Wet tail is a condition of profuse watery diarrhea, caused by e. coli. You need to get a look under your bun at his bottom. You will be able to tell if he just sat in his water dish and got his butt a little wet, or if there is foul smelling watery diarrhea soaking his bum. If it is just water, the fur won't be discolored. If it is urine, it may be yellow to orangish, and is probably not an immediate emergency(unless he's not eating or seems to be distressed) but does need to be checked by a vet asap as it may be a UTI. You can try wiping and cleaning up the area with a white cloth to see if it comes out looking clear like water or colored like urine. But if he has stopped eating, it is an emergency.

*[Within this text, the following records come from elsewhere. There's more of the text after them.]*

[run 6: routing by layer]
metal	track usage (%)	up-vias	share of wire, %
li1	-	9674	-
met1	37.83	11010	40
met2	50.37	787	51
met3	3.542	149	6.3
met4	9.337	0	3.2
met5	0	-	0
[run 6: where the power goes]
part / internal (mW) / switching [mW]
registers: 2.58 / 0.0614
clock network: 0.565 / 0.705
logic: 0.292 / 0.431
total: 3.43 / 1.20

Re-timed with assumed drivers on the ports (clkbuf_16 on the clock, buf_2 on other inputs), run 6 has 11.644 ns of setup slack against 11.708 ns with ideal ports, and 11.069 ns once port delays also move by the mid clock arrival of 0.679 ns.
This is an optimization exercise on Yosys and OpenROAD, whose aim is small area, a short achievable clock period and few clock cycles, not a production implementation. Where RTL was checked, it was by simulation tests only, not by an equivalence proof against the original.

==> flow/design.v (excerpt) <==
module dsl_cmac (
    input  wire         clk,
    input  wire         rst_n,         
    input  wire         key_load,
    input  wire [127:0] key,
    input  wire         in_valid,
    output wire         in_ready,
    input  wire [31:0]  in_data,
    input  wire         in_last,
    input  wire [1:0]   in_nbytes,     
    output reg          tag_valid,
    output wire [127:0] tag
);
    reg  [127:0] key_r;         
    reg          kz;            
    reg  [127:0] k1;            
    reg  [127:0] aes_st;        
    reg  [127:0] rk;            
    reg  [3:0]   rnd;           
    reg          kmode;         
    reg          waitx;         
    reg          cur_last;      
    reg  [95:0]  buf_w;
    reg  [1:0]   bcnt;          
    reg          bpad;          
    reg          bpad80;        
    reg          bvirt;         
    reg          blast;         
    reg          bkey;          
    reg          c_mix;         
    reg          c_shift;       
    reg          c_hold;        
    reg          c_rk;          
    reg          c_buf;         
    reg          c_ks_key;      
    reg          c_ks_rk;       
    reg          c_kfin;        
    reg          c_kl;          
    reg  [7:0]   rcon;          
    wire bfull3 = (bcnt == 2'd3);
    assign in_ready = bfull3 ? (c_buf && !bvirt) : !bpad;
    assign tag      = aes_st;
    wire take     = in_valid && in_ready;
    wire take_buf = take && !bfull3;
    wire load     = c_buf && (bvirt || in_valid);
    reg [31:0] wport;           
    always @* begin
        wport = in_data;
        if (in_last) begin
            case (in_nbytes)
                2'd0: wport = {in_data[31:24], 8'h80, 16'h0};
                2'd1: wport = {in_data[31:16], 8'h80, 8'h0};
                2'd2: wport = {in_data[31:8],  8'h80};
                default: wport = in_data;
            endcase
        end
    end
    wire [31:0] wpadw = {bpad80, 31'd0};                     
    reg  [31:0] kword;          
  ...
Size in the first run: roughly 6600 cells after synthesis, ~300 I/O pins, roughly 0.060 sq mm of cells after synthesis.
Settings: LEC_CHECK=0, CAP_MARGIN=20, CORE_MARGIN=2, CORE_UTILIZATION=40, CTS_BUF_LIST=sky130_fd_sc_hd__clkbuf_8 sky130_fd_sc_hd__clkbuf_16, CTS_CLUSTER_DIAMETER=100, CTS_CLUSTER_SIZE=20, PLACE_DENSITY=0.55, SETUP_SLACK_MARGIN=4.2, SLEW_MARGIN=20, SYNTH_HIERARCHICAL=1, SYNTH_MINIMUM_KEEP_SIZE=0; clock period 10.0 ns.
standard.sh (not shown) runs the stock make flow with config.mk's settings and CLKGATE_MAP_FILE= SYNTH_SCRIPT=/design/flow/synth_recipe.tcl, a recipe that flattens the netlist after the stock synthesis.
==> flow/flow/run.sh <==
#!/bin/bash
set -eu -o pipefail
bash standard.sh synth > synth.log 2>&1
bash standard.sh "BUFFER_PORTS_ARGS=-buffer_cell sky130_fd_sc_hd__buf_1" finish > layout.log 2>&1
Testbench counts at the start, summed over its fixed seeds: cycles 77,494.
Background: an optimization exercise with open tools, aiming at small area, a short achievable clock period and few clock cycles per item. Do not read the settings as production practice. Only simulation tests tie the RTL to the original design; equivalence was not proved.

[design/flow/constraint.sdc]
create_clock -name core_clock -period 15.0 [get_ports {clk}]
set_input_delay 3.0000 -clock core_clock [delete_from_list [all_inputs] [get_ports {clk}]]
set_output_delay 3.0000 -clock core_clock [all_outputs]
set_load 0.01 [all_outputs]
[design/flow/flow/run.sh]
#!/bin/bash
# Layout flow: the standard flow (standard.sh, unchanged synthesis), with
# plain buf_1 cells as the port buffers instead of the flow's default choice,
# a clock tree of clkbuf_8 cells without dummy loads, and timing repair asked
# for a setup margin (the SDC is unchanged).
set -euo pipefail
bash standard.sh "BUFFER_PORTS_ARGS=-buffer_cell sky130_fd_sc_hd__buf_1" "SETUP_SLACK_MARGIN=10.2" \
  "CTS_ARGS=-sink_clustering_enable -repair_clock_nets -dont_use_dummy_load -buf_list sky130_fd_sc_hd__clkbuf_8" \
  finish > make_finish.log 2>&1
[design/flow/config.mk]
export PLATFORM = sky130hd
export DESIGN_NAME = aes_enc
export DESIGN_NICKNAME = aes_enc
export VERILOG_FILES = /design/flow/design.v
export SDC_FILE = /design/flow/constraint.sdc
export NUM_CORES = 8
export LEC_CHECK = 0
export CAP_MARGIN = 20
export CORE_MARGIN = 2
export CORE_UTILIZATION = 45
export PLACE_DENSITY = 0.6
export SLEW_MARGIN = 20
export SYNTH_HIERARCHICAL = 1
[design/flow/design.v]
module aes_sbox (input wire [7:0] x, output wire [7:0] y);
    wire _000_, _001_, _002_, _003_, _004_, _005_, _006_, _007_, _008_, _009_, _010_, _011_, _012_, _013_, _014_, _015_;
    wire _016_, _017_, _018_, _019_, _020_, _021_, _022_, _023_, _024_, _025_, _026_, _027_, _028_, _029_, _030_, _031_;
    wire _032_, _033_, _034_, _035_, _036_, _037_, _038_, _039_, _040_, _041_, _042_, _043_, _044_, _045_, _046_, _047_;
    wire _048_, _049_, _050_, _051_, _052_, _053_, _054_, _055_, _056_, _057_, _058_, _059_, _060_, _061_, _062_, _063_;
    wire _064_, _065_, _066_, _067_, _068_, _069_, _070_, _071_, _072_, _073_, _074_, _075_, _076_, _077_, _078_, _079_;
    wire _080_, _081_, _082_, _083_, _084_, _085_, _086_, _087_, _088_, _089_, _090_, _091_, _092_, _093_, _094_, _095_;
    wire _096_, _097_, _098_, _099_, _100_, _101_, _102_, _103_, _104_, _105_, _106_, _107_, _108_, _109_, _110_, _111_;
    wire _112_, _113_, _114_, _115_, _116_, _117_, _118_, _119_, _120_, _121_, _122_, _123_, _124_, _125_, _126_, _127_;
    wire _128_, _129_, _130_, _131_, _132_, _133_, _134_, _135_, _136_, _137_, _138_, _139_, _140_, _141_, _142_, _143_;
    wire _144_, _145_, _146_, _147_, _148_, _149_, _150_, _151_, _152_, _153_, _154_, _155_, _156_, _157_, _158_, _159_;
    wire _160_, _161_, _162_, _163_, _164_;
    aes_g_nand2b g_165_ (.A_N(x[3]), .B(x[1]), .Y(_067_));
    aes_g_inv g_166_ (.A(x[1]), .Y(_076_));
    aes_g_nand2 g_167_ (.A(_076_), .B(x[3]), .Y(_084_));
    aes_g_nand2 g_168_ (.A(_084_), .B(_067_), .Y(_085_));
    aes_g_inv g_169_ (.A(x[2]), .Y(_086_));
    aes_g_inv g_170_ (.A(x[5]), .Y(_087_));
    aes_g_nand2 g_171_ (.A(_086_), .B(_087_), .Y(_088_));
    aes_g_nand2 g_172_ (.A(x[2]), .B(x[5]), .Y(_089_));
    aes_g_nand2 g_173_ (.A(_088_), .B(_089_), .Y(_090_));
    aes_g_xnor2 g_174_ (.A(_085_), .B(_090_), .Y(_091_));
    aes_g_xnor2 g_175_ (.A(x[2]), .B(x[7]), .Y(_092_));
    aes_g_inv g_176_ (.A(_092_), .Y(_093_));
    aes_g_inv g_177_ (.A(x[6]), .Y(_094_));
    aes_g_nand2 g_178_ (.A(_094_), .B(x[5]), .Y(_095_));
    aes_g_nand2 g_179_ (.A(_087_), .B(x[6]), .Y(_096_));
    aes_g_nand2 g_180_ (.A(_095_), .B(_096_), .Y(_097_));
    aes_g_inv g_181_ (.A(_097_), .Y(_098_));
    aes_g_nand2 g_182_ (.A(_098_), .B(x[0]), .Y(_099_));
    aes_g_nand2b g_183_ (.A_N(x[0]), .B(_097_), .Y(_100_));
    aes_g_nand2 g_184_ (.A(_099_), .B(_100_), .Y(_101_));
    aes_g_nand2 g_185_ (.A(_101_), .B(_076_), .Y(_102_));
    aes_g_inv g_186_ (.A(_101_), .Y(_103_));
    aes_g_nand2 g_187_ (.A(_103_), .B(x[1]), .Y(_104_));
    aes_g_nand2 g_188_ (.A(_104_), .B(_102_), .Y(_105_));
    aes_g_xor2 g_189_ (.A(_093_), .B(_105_), .X(_106_));
    aes_g_inv g_190_ (.A(_106_), .Y(_107_));
    aes_g_inv g_191_ (.A(x[7]), .Y(_108_));
    aes_g_nand2b g_192_ (.A_N(x[4]), .B(_108_), .Y(_109_));
    aes_g_nand2 g_193_ (.A(x[4]), .B(x[7]), .Y(_110_));
    aes_g_nand2 g_194_ (.A(_109_), .B(_110_), .Y(_111_));
    aes_g_inv g_195_ (.A(_111_), .Y(_112_));
    aes_g_nand2 g_196_ (.A(_112_), .B(_085_), .Y(_113_));
    aes_g_nand3 g_197_ (.A(_111_), .B(_067_), .C(_084_), .Y(_114_));
    aes_g_nand2 g_198_ (.A(_113_), .B(_114_), .Y(_115_));
    aes_g_xor2 g_199_ (.A(x[0]), .B(_115_), .X(_116_));
    aes_g_xnor2 g_200_ (.A(x[2]), .B(x[6]), .Y(_117_));
    aes_g_xnor2 g_201_ (.A(_085_), .B(_117_), .Y(_118_));
    aes_g_nand2 g_202_ (.A(_118_), .B(_112_), .Y(_119_));
    aes_g_xnor2 g_203_ (.A(x[2]), .B(x[4]), .Y(_120_));
    aes_g_inv g_204_ (.A(_120_), .Y(_121_));
    aes_g_xor2 g_205_ (.A(_090_), .B(_111_), .X(_122_));
    aes_g_nand2 g_206_ (.A(_122_), .B(_121_), .Y(_123_));
    aes_g_nand2 g_207_ (.A(_119_), .B(_123_), .Y(_124_));
    aes_g_xor2 g_208_ (.A(_098_), .B(_115_), .X(_125_));
    aes_g_nor2 g_209_ (.A(_093_), .B(_125_), .Y(_126_));
    aes_g_inv g_210_ (.A(_126_), .Y(_127_));
    aes_g_o21ai g_211_ (.A1(_119_), .A2(_127_), .B1(_124_), .Y(_128_));
    aes_g_inv g_212_ (.A(_115_), .Y(_129_));
    aes_g_nand2 g_213_ (.A(_108_), .B(_076_), .Y(_130_));
    aes_g_nand2 g_214_ (.A(x[7]), .B(x[1]), .Y(_131_));
    aes_g_nand2 g_215_ (.A(_130_), .B(_131_), .Y(_132_));
    aes_g_inv g_216_ (.A(_132_), .Y(_133_));
    aes_g_nand2 g_217_ (.A(_133_), .B(_120_), .Y(_134_));
    aes_g_nand2 g_218_ (.A(_121_), .B(_132_), .Y(_135_));
    aes_g_nand3 g_219_ (.A(_129_), .B(_134_), .C(_135_), .Y(_136_));
    aes_g_xor2 g_220_ (.A(_117_), .B(_136_), .X(_137_));
    aes_g_xor2 g_221_ (.A(_137_), .B(_128_), .X(_138_));
    aes_g_o21ai g_222_ (.A1(_107_), .A2(_116_), .B1(_138_), .Y(_139_));
    aes_g_or3 g_223_ (.A(_107_), .B(_116_), .C(_138_), .X(_140_));
    aes_g_nand2 g_224_ (.A(_140_), .B(_139_), .Y(_141_));
    aes_g_nand2 g_225_ (.A(_125_), .B(_093_), .Y(_142_));
    aes_g_xor2 g_226_ (.A(_119_), .B(_142_), .X(_143_));
    aes_g_nand2 g_227_ (.A(_135_), .B(_134_), .Y(_144_));
    aes_g_nand2 g_228_ (.A(_129_), .B(_144_), .Y(_145_));
    aes_g_xor2 g_229_ (.A(x[4]), .B(_101_), .X(_146_));
    aes_g_nand2 g_230_ (.A(_146_), .B(x[0]), .Y(_147_));
    aes_g_xor2 g_231_ (.A(_145_), .B(_147_), .X(_148_));
    aes_g_nand2 g_232_ (.A(_127_), .B(_142_), .Y(_149_));
    aes_g_inv g_233_ (.A(_149_), .Y(_150_));
    aes_g_xor2 g_234_ (.A(_150_), .B(_148_), .X(_151_));
    aes_g_xor2 g_235_ (.A(_143_), .B(_151_), .X(_152_));
    aes_g_nor2b g_236_ (.A(_152_), .B_N(_141_), .Y(_153_));
    aes_g_nor2 g_237_ (.A(_133_), .B(_091_), .Y(_154_));
    aes_g_xnor2 g_238_ (.A(_102_), .B(_154_), .Y(_155_));
    aes_g_xnor2 g_239_ (.A(_155_), .B(_128_), .Y(_156_));
    aes_g_nand2 g_240_ (.A(_091_), .B(_133_), .Y(_157_));
    aes_g_nand2 g_241_ (.A(_103_), .B(x[7]), .Y(_158_));
    aes_g_nand2 g_242_ (.A(_101_), .B(_108_), .Y(_159_));
    aes_g_and2 g_243_ (.A(_158_), .B(_159_), .X(_160_));
    aes_g_inv g_244_ (.A(_160_), .Y(_161_));
    aes_g_xnor2 g_245_ (.A(_101_), .B(_091_), .Y(_162_));
    aes_g_inv g_246_ (.A(_162_), .Y(_163_));
    aes_g_nand2 g_247_ (.A(_161_), .B(_163_), .Y(_164_));
    aes_g_xor2 g_248_ (.A(_157_), .B(_164_), .X(_000_));
    aes_g_xor2 g_249_ (.A(x[7]), .B(_091_), .X(_001_));
    aes_g_xor2 g_250_ (.A(_001_), .B(_143_), .X(_002_));
    aes_g_xor2 g_251_ (.A(_000_), .B(_002_), .X(_003_));
    aes_g_nor2 g_252_ (.A(_003_), .B(_152_), .Y(_004_));
    aes_g_o21ai g_253_ (.A1(_141_), .A2(_156_), .B1(_004_), .Y(_005_));
    aes_g_inv g_254_ (.A(_156_), .Y(_006_));
    aes_g_nor2 g_255_ (.A(_006_), .B(_141_), .Y(_007_));
    aes_g_inv g_256_ (.A(_007_), .Y(_008_));
    aes_g_nand3 g_257_ (.A(_152_), .B(_139_), .C(_140_), .Y(_009_));
    aes_g_nand3 g_258_ (.A(_008_), .B(_003_), .C(_009_), .Y(_010_));
    aes_g_and2 g_259_ (.A(_010_), .B(_005_), .X(_011_));
    aes_g_o22ai g_260_ (.A1(_152_), .A2(_003_), .B1(_007_), .B2(_153_), .Y(_012_));
    aes_g_nand2 g_261_ (.A(_008_), .B(_004_), .Y(_013_));
    aes_g_a31oi g_262_ (.A1(_011_), .A2(_012_), .A3(_013_), .B1(_153_), .Y(_014_));
    aes_g_nand2 g_263_ (.A(_014_), .B(_091_), .Y(_015_));
    aes_g_o21ai g_264_ (.A1(_003_), .A2(_141_), .B1(_006_), .Y(_016_));
    aes_g_a32oi g_265_ (.A1(_008_), .A2(_009_), .A3(_016_), .B1(_152_), .B2(_003_), .Y(_017_));
    aes_g_nand2 g_266_ (.A(_017_), .B(_121_), .Y(_018_));
    aes_g_nand2 g_267_ (.A(_016_), .B(_152_), .Y(_019_));
    aes_g_nand2 g_268_ (.A(_019_), .B(_005_), .Y(_020_));
    aes_g_inv g_269_ (.A(_020_), .Y(_021_));
    aes_g_nand2 g_270_ (.A(_011_), .B(_021_), .Y(_022_));
    aes_g_nand2b g_271_ (.A_N(_011_), .B(_020_), .Y(_023_));
    aes_g_nand2 g_272_ (.A(_023_), .B(_022_), .Y(_024_));
    aes_g_nor2 g_273_ (.A(_111_), .B(_024_), .Y(_025_));
    aes_g_xnor2 g_274_ (.A(_018_), .B(_025_), .Y(_026_));
    aes_g_xnor2 g_275_ (.A(_015_), .B(_026_), .Y(_027_));
    aes_g_nand2 g_276_ (.A(_021_), .B(x[0]), .Y(_028_));
    aes_g_nand2 g_277_ (.A(_141_), .B(_006_), .Y(_029_));
    aes_g_a21o g_278_ (.A1(_152_), .A2(_006_), .B1(_003_), .X(_030_));
    aes_g_xor2 g_279_ (.A(_029_), .B(_030_), .X(_031_));
    aes_g_xor2 g_280_ (.A(_020_), .B(_031_), .X(_032_));
    aes_g_nand2 g_281_ (.A(_032_), .B(_129_), .Y(_033_));
    aes_g_xor2 g_282_ (.A(_028_), .B(_033_), .X(_034_));
    aes_g_nand2 g_283_ (.A(_014_), .B(_133_), .Y(_035_));
    aes_g_nand3 g_284_ (.A(_012_), .B(_105_), .C(_013_), .Y(_036_));
    aes_g_nand2 g_285_ (.A(_011_), .B(_163_), .Y(_037_));
    aes_g_xor2 g_286_ (.A(_036_), .B(_037_), .X(_038_));
    aes_g_xor2 g_287_ (.A(_035_), .B(_038_), .X(_039_));
    aes_g_xor2 g_288_ (.A(_034_), .B(_039_), .X(_040_));
    aes_g_xor2 g_289_ (.A(_040_), .B(_027_), .X(y[0]));
    aes_g_nand2 g_290_ (.A(_017_), .B(_122_), .Y(_041_));
    aes_g_nand2 g_291_ (.A(_012_), .B(_013_), .Y(_042_));
    aes_g_xor2 g_292_ (.A(_042_), .B(_031_), .X(_043_));
    aes_g_nand2 g_293_ (.A(_043_), .B(_125_), .Y(_044_));
    aes_g_xor2 g_294_ (.A(_035_), .B(_044_), .X(_045_));
    aes_g_xor2 g_295_ (.A(_041_), .B(_045_), .X(_046_));
    aes_g_nor2 g_296_ (.A(_103_), .B(_042_), .Y(_047_));
    aes_g_inv g_297_ (.A(_047_), .Y(_048_));
    aes_g_xor2 g_298_ (.A(_048_), .B(_038_), .X(_049_));
    aes_g_xor2 g_299_ (.A(_049_), .B(_026_), .X(_050_));
    aes_g_xnor2 g_300_ (.A(_046_), .B(_050_), .Y(y[1]));
    aes_g_nand2 g_301_ (.A(_011_), .B(_161_), .Y(_051_));
    aes_g_xnor2 g_302_ (.A(_051_), .B(_034_), .Y(_052_));
    aes_g_nand2 g_303_ (.A(_021_), .B(_146_), .Y(_053_));
    aes_g_nor2 g_304_ (.A(_107_), .B(_031_), .Y(_054_));
    aes_g_nand2 g_305_ (.A(_048_), .B(_054_), .Y(_055_));
    aes_g_inv g_306_ (.A(_054_), .Y(_056_));
    aes_g_nand2 g_307_ (.A(_056_), .B(_047_), .Y(_057_));
    aes_g_nand2 g_308_ (.A(_057_), .B(_055_), .Y(_058_));
    aes_g_xor2 g_309_ (.A(_053_), .B(_058_), .X(_059_));
    aes_g_xor2 g_310_ (.A(_059_), .B(_052_), .X(_060_));
    aes_g_xor2 g_311_ (.A(_046_), .B(_027_), .X(_061_));
    aes_g_xor2 g_312_ (.A(_060_), .B(_061_), .X(y[2]));
    aes_g_xor2 g_313_ (.A(_028_), .B(_037_), .X(_062_));
    aes_g_nand2 g_314_ (.A(_032_), .B(_144_), .Y(_063_));
    aes_g_nor2 g_315_ (.A(_116_), .B(_031_), .Y(_064_));
    aes_g_xnor2 g_316_ (.A(_064_), .B(_063_), .Y(_065_));
    aes_g_xnor2 g_317_ (.A(_062_), .B(_065_), .Y(_066_));
    aes_g_xnor2 g_318_ (.A(_058_), .B(_026_), .Y(_068_));
    aes_g_xor2 g_319_ (.A(_066_), .B(_068_), .X(y[3]));
    aes_g_inv g_320_ (.A(_027_), .Y(_069_));
    aes_g_xor2 g_321_ (.A(_033_), .B(_065_), .X(_070_));
    aes_g_xor2 g_322_ (.A(_058_), .B(_070_), .X(_071_));
    aes_g_xor2 g_323_ (.A(_069_), .B(_071_), .X(y[4]));
    aes_g_nand2 g_324_ (.A(_043_), .B(_150_), .Y(_072_));
    aes_g_xor2 g_325_ (.A(_035_), .B(_072_), .X(_073_));
    aes_g_nand3 g_326_ (.A(_023_), .B(_118_), .C(_022_), .Y(_074_));
    aes_g_o21ai g_327_ (.A1(_111_), .A2(_024_), .B1(_074_), .Y(_075_));
    aes_g_nand2 g_328_ (.A(_075_), .B(_119_), .Y(_077_));
    aes_g_xor2 g_329_ (.A(_077_), .B(_073_), .X(_078_));
    aes_g_xor2 g_330_ (.A(_052_), .B(_078_), .X(y[5]));
    aes_g_xor2 g_331_ (.A(_054_), .B(_026_), .X(_079_));
    aes_g_xor2 g_332_ (.A(_041_), .B(_074_), .X(_080_));
    aes_g_xor2 g_333_ (.A(_080_), .B(_070_), .X(_081_));
    aes_g_xor2 g_334_ (.A(_079_), .B(_081_), .X(y[6]));
    aes_g_xor2 g_335_ (.A(_063_), .B(_058_), .X(_082_));
    aes_g_xor2 g_336_ (.A(_080_), .B(_082_), .X(_083_));
    aes_g_xnor2 g_337_ (.A(_083_), .B(_027_), .Y(y[7]));
endmodule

You need to check to make sure he is eating and pooping. You can try a favorite treat, also empty out the food dish except for just a few pellets in the bottom so you can see if he will eat them after maybe a half hour when he gets hungry again. Also clean out the litter box so you can see if he is pooping. You can also try letting him out to play to see if he behaves normally. If he isn't eating, pooping, and/or isn't behaving normally and something seems wrong, you should get him to the vet.

If it is water diarrhea it will be very smelly and dirty, and you need to get him to a vet *immediately!
*http://rabbit.org/vet-listings/
http://www.rabbitsonline.net/forumdisplay.php?f=21


----------